いのちはずっといのち。~感情と敬意の話~

実体験・レポート

『死』のプロセス。

「じゃ、始めましょうか。」
そんな感じでめぐのお手本を見ながら作業は進んでいきます。
合鴨の羽を折りたたんで胴体を足の間に挟み、頭を掌で覆うようにして首を反らせます。
触ってみるとそこにはしっかりとした気管が通っているのがわかる。
その横に頸動脈が走っています。
そこに包丁の刃をあて、力を込めて一気に切り込む。  

だけど、慣れない私の包丁の刃は羽毛につかまってなかなか皮膚に到達しません。
皮膚に到達しても、その中の筋や気管がしっかりと頸動脈を守っているのでした。
ミシミシと音を立てながら、刃が少しずつ頸動脈ににじり寄る。

4年前、だから「ちゃんとできるように。
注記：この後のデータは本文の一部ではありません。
==> src/tx_line_pkg.sv <==
// Shared types and constants for the transmit line encoder path
package tx_line_pkg;

  // ****************************************
  // Widths, depths and code constants
  // ****************************************
  localparam int RAIL_W        = 2;    // Positive and negative rail per word
  localparam int FIFO_DEPTH    = 16;   // Words of elastic buffering
  localparam int LOOK_DEPTH    = 4;    // Look-ahead window, covers longest run
  localparam int B3ZS_RUN      = 3;    // Zero run replaced in B3ZS
  localparam int HDB3_RUN      = 4;    // Zero run replaced in HDB3
  localparam int PER_W         = 8;    // Width of line clock period counters
  localparam int CLK_PERIOD_NS = 100;  // mclk period
  localparam int DUTY_MIN_PCT  = 30;   // Least accepted line clock duty
  localparam int DUTY_MAX_PCT  = 70;   // Largest accepted line clock duty
  localparam int PCT_FULL      = 100;  // Percent scale

  // ****************************************
  // Reset values
  // ****************************************
  localparam logic LAST_POS_RST = 1'b0;  // First mark goes out positive
  localparam logic PARITY_RST   = 1'b0;  // No marks since a violation

  // ****************************************
  // Types
  // ****************************************
  typedef enum logic [1:0] {
    RATE_E3   = 2'h0,
    RATE_DS3  = 2'h1,
    RATE_STS1 = 2'h2
  } line_rate_e;

  typedef enum logic [1:0] {
    SYM_ZERO = 2'h0,
    SYM_MARK = 2'h1,
    SYM_VIOL = 2'h2,
    SYM_RAW  = 2'h3
  } sym_kind_e;

  typedef enum logic [1:0] {
    DC_IDLE    = 2'b00,
    DC_MEASURE = 2'b01,
    DC_RUN     = 2'b11
  } duty_state_e;

  typedef struct packed {
    logic pos;
    logic neg;
  } rail_s;

  typedef struct packed {
    sym_kind_e kind;
    rail_s     raw;
  } slot_s;

endpackage : tx_line_pkg

==> src/tx_line_encoder_path.sv <==
// Transmit rail buffer, B3ZS/HDB3 encoder and shaper control
// Contract
// - Single-rail NRZ is used when the format pin is high in hardware mode or bit 0 is 1 in host mode.
// - Dual-rail is used when the format pin is low in hardware mode or bit 0 is 0 in host mode.
// - In dual-rail the positive input carries positive marks and the negative input negative marks.
// - Single-rail data is coded B3ZS at DS3 or STS-1 rate and HDB3 at E3 rate.
// - B3ZS replaces each three zeros by B0V or 00V keeping an odd mark count between violations.
// - HDB3 replaces each four zeros by 000V or B00V keeping an odd mark count between violations.
// - Dual-rail bypasses the encoder with no separate enable.
// - In dual-rail an incoming bipolar violation is sent on as an ordinary mark.
// - Build-out is off when the level pin or bit is 1 and on when it is 0.
// - At E3 rate build-out stays off whatever the level pin or bit says.
// - A line clock of 30% to 70% duty is accepted and regenerated at 50% for the shaper.
`timescale 1ns/1ns

// ****************************************
// Rail word FIFO
// ****************************************
module tx_rail_fifo #(
  parameter int WIDTH = 2,
  parameter int DEPTH = 16
) (
  // Clock and reset
  input  wire logic             mclk,
  input  wire logic             rst,
  // Filling side
  input  wire logic             in_valid,
  input  wire logic [WIDTH-1:0] in_data,
  output logic                  in_ready,
  // Draining side
  output logic                  out_valid,
  output logic      [WIDTH-1:0] out_data,
  input  wire logic             out_ready
);
  localparam int AW = $clog2(DEPTH);

  logic [WIDTH-1:0] mem [DEPTH];
  logic [AW:0]      wr_ptr;
  logic [AW:0]      rd_ptr;
  logic             push;
  logic             pop;

  // Full and empty from pointer difference
  assign in_ready  = (wr_ptr - rd_ptr) != (AW+1)'(DEPTH);
  assign out_valid = wr_ptr != rd_ptr;
  assign out_data  = mem[rd_ptr[AW-1:0]];
  assign push      = in_valid & in_ready;
  assign pop       = out_ready & out_valid;

  // Storage
  always_ff @(posedge mclk)
  begin
    if (push)
      mem[wr_ptr[AW-1:0]] <= in_data;
  end

  // Pointers
  always_ff @(posedge mclk)
  begin
    if (rst)
    begin
      wr_ptr <= '0;
      rd_ptr <= '0;
    end
    else
    begin
      if (push)
        wr_ptr <= wr_ptr + 1'b1;
      if (pop)
        rd_ptr <= rd_ptr + 1'b1;
    end
  end
endmodule : tx_rail_fifo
」と思ったのでした。
時間をかけずに、スッといけるように。

鮮やかな血液が静かに流れだします。
めぐ曰く、合鴨は鶏に比べて血が出切るまでの時間が長いんだそうです。
まだ生きているその体を両手と両膝で押さえながら、じっと待ち続けました。
すると、ここまでずっとおとなしかった合鴨が突然羽をバタバタさせて暴れだしました。
真っ赤な血を流しながら。

…なぜ今?もっと早く抵抗すればいいじゃない!

そう思いました。

でももしかしたら、気管が切り裂かれて血流がなくなったときに初めて「苦しい!」って体が反応しただけなのかもしれない。
反射?わかんないけど。
それも通り過ぎると、ぐったりしてそのまま動かなくなります。

これを見たときに私ね、「あぁ、『死』って終わりがあるのかな。」って思ったんですね。
生まれる時と同じように、『死』にもプロセスと終わりがある。
でもいのちが終わった気がしなかったんです。なぜか。
ぐったりした合鴨の体を抱き上げ、頭をなでて毛並みを整えてやる。
そのいのちに敬意を表したい。そんな気持ちからでした。